Task directions
Return the following from the records below: each line, word for word, starting with the line that contains "(.a(load_c), .b(m_ac_w), .y(m_ac));" and going on through the line that contains "Going from v10", with nothing outside that range.
Start of Available data
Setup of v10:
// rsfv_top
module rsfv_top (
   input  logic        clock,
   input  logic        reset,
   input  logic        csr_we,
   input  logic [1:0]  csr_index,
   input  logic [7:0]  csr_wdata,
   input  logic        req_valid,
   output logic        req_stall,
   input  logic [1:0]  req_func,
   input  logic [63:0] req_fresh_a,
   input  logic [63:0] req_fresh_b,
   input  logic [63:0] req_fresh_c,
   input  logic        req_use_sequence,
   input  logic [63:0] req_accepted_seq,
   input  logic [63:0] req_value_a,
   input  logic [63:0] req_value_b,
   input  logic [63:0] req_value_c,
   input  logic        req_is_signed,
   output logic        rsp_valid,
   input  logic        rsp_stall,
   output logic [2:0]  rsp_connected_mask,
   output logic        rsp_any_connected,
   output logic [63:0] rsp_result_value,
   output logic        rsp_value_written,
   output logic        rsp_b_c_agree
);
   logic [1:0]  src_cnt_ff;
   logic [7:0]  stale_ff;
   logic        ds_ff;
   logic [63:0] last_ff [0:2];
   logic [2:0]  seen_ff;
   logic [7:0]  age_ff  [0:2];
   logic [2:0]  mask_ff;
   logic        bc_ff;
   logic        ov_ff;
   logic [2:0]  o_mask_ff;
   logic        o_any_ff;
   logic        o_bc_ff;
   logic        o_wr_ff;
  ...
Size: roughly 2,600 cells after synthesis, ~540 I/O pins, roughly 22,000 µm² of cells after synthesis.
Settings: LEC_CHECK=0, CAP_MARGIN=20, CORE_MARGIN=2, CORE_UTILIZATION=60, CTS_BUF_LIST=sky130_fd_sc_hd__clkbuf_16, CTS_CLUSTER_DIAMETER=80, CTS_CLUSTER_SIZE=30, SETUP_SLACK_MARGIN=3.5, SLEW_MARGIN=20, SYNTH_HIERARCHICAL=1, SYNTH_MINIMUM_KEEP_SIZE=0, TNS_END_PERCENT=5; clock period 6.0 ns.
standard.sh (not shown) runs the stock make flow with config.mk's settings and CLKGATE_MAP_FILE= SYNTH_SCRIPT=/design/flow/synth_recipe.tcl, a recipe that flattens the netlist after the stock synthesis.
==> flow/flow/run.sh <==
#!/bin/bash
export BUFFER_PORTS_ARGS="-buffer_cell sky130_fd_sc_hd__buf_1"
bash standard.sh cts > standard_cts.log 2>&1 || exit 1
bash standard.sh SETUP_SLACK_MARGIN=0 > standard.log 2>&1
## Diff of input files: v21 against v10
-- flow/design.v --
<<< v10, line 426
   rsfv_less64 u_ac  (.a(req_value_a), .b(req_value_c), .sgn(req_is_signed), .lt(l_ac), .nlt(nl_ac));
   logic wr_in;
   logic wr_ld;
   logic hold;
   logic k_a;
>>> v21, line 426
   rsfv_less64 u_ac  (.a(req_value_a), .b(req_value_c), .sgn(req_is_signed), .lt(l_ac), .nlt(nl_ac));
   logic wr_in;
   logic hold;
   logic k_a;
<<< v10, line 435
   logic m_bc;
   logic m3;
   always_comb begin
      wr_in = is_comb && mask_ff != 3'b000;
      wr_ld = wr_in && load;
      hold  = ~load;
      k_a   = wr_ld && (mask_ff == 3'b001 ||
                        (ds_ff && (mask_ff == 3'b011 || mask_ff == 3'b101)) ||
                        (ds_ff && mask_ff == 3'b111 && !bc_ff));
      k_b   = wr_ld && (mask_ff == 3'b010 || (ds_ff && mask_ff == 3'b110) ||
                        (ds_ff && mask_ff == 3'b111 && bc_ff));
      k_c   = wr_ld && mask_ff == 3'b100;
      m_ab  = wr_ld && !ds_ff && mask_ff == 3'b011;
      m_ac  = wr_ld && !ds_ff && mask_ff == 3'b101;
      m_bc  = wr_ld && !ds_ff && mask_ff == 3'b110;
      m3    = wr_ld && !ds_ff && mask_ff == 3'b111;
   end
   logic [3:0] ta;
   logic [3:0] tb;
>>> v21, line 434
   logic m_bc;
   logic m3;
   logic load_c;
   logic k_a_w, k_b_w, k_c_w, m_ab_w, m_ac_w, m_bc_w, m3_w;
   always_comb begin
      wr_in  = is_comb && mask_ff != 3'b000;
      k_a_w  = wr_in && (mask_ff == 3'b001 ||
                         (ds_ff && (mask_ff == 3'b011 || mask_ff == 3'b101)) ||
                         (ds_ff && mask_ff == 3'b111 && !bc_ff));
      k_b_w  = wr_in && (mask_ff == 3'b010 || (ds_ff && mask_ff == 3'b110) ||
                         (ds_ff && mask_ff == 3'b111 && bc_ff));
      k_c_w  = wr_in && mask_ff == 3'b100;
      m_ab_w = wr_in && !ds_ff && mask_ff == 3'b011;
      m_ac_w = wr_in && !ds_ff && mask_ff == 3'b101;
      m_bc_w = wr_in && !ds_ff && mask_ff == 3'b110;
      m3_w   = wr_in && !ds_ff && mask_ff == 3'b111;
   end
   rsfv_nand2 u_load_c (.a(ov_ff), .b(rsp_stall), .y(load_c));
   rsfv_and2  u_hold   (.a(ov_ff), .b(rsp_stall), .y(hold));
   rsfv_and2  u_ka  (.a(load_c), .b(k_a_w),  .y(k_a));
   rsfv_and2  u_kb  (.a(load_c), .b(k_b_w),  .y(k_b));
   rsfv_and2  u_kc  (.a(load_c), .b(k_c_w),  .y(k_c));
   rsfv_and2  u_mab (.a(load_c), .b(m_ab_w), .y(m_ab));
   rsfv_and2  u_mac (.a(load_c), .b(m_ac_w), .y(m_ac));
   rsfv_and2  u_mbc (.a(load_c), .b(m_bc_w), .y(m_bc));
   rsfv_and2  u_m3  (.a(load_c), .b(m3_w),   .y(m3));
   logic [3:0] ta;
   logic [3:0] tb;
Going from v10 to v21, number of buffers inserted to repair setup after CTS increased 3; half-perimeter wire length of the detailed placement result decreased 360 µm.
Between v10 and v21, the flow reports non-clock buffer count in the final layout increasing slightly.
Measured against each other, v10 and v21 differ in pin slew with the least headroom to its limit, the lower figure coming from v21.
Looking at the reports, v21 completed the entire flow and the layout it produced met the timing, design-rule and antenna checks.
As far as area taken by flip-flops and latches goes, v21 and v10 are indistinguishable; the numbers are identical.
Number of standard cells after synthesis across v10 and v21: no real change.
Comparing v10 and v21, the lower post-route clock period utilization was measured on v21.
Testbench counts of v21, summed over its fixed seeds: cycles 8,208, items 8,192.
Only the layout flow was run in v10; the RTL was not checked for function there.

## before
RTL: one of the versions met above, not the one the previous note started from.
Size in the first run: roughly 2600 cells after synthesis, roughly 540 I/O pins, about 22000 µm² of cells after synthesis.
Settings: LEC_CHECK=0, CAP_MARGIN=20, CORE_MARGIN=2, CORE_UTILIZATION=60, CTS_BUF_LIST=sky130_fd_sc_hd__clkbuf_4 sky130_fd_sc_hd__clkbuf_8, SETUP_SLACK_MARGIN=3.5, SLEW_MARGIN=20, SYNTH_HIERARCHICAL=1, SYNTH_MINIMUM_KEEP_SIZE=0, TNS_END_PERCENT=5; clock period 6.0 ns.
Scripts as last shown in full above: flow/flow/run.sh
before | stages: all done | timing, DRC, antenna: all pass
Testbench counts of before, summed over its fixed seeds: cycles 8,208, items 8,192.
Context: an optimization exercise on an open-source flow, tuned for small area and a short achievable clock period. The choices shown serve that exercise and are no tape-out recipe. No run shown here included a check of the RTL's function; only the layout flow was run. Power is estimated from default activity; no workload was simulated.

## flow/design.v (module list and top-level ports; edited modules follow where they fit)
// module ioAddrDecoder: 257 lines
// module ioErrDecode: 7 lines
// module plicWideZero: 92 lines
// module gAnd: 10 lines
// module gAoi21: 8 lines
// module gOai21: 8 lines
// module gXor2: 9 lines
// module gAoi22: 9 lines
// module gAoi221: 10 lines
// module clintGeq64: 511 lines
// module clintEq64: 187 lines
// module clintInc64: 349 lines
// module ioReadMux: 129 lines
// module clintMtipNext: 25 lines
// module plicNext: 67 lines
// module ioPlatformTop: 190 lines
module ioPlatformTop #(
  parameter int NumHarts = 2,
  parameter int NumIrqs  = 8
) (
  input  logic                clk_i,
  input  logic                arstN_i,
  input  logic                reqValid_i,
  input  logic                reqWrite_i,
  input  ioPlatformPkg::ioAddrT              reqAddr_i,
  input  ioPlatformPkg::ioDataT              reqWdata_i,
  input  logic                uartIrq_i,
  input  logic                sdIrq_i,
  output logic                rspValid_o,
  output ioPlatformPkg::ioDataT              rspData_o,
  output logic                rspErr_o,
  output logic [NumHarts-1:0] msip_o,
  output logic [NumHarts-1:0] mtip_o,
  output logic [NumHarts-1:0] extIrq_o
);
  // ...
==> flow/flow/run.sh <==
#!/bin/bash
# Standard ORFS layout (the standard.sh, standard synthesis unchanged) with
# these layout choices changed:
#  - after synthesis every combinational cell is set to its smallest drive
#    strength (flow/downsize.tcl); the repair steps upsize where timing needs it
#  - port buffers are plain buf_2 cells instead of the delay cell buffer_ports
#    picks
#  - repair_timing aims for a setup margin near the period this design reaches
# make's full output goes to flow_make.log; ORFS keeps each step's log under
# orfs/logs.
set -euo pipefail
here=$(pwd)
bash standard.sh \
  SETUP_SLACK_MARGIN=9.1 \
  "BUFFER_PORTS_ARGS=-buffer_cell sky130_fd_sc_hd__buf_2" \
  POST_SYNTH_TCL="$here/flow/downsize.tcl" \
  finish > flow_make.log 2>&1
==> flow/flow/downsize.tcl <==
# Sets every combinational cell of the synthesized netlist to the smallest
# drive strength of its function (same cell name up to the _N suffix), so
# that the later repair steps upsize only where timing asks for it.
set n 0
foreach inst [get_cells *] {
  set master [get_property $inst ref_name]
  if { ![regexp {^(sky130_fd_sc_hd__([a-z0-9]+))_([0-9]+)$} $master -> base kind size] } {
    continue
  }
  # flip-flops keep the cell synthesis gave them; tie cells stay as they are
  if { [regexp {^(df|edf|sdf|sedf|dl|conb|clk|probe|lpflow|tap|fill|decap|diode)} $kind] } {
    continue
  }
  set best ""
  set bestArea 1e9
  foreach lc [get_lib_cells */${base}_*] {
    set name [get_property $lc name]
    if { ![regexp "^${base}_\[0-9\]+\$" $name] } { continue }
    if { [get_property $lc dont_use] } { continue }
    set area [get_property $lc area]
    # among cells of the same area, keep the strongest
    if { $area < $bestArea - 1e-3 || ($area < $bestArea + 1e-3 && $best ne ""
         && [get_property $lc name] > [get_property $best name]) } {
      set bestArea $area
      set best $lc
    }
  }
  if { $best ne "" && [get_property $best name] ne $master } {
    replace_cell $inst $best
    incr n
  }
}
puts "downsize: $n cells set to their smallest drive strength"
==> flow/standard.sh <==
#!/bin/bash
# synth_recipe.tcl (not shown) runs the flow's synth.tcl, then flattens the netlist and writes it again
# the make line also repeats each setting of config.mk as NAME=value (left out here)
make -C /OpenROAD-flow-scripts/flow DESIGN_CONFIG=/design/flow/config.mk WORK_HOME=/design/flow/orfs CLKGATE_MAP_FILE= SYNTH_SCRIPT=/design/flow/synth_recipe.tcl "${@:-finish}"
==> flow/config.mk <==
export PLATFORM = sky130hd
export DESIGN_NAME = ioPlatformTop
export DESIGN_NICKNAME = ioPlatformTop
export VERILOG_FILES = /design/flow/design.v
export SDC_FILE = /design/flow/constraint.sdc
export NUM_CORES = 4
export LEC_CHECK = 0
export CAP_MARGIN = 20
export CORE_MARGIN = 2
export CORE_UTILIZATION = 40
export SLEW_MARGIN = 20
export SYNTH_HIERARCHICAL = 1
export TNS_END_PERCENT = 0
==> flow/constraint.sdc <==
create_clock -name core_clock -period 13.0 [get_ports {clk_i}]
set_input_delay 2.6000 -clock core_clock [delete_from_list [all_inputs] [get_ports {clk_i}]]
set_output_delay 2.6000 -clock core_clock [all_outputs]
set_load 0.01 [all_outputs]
End of Available data
The completed task
   rsfv_and2  u_mac (.a(load_c), .b(m_ac_w), .y(m_ac));
   rsfv_and2  u_mbc (.a(load_c), .b(m_bc_w), .y(m_bc));
   rsfv_and2  u_m3  (.a(load_c), .b(m3_w),   .y(m3));
   logic [3:0] ta;
   logic [3:0] tb;
Going from v10 to v21, number of buffers inserted to repair setup after CTS increased 3; half-perimeter wire length of the detailed placement result decreased 360 µm.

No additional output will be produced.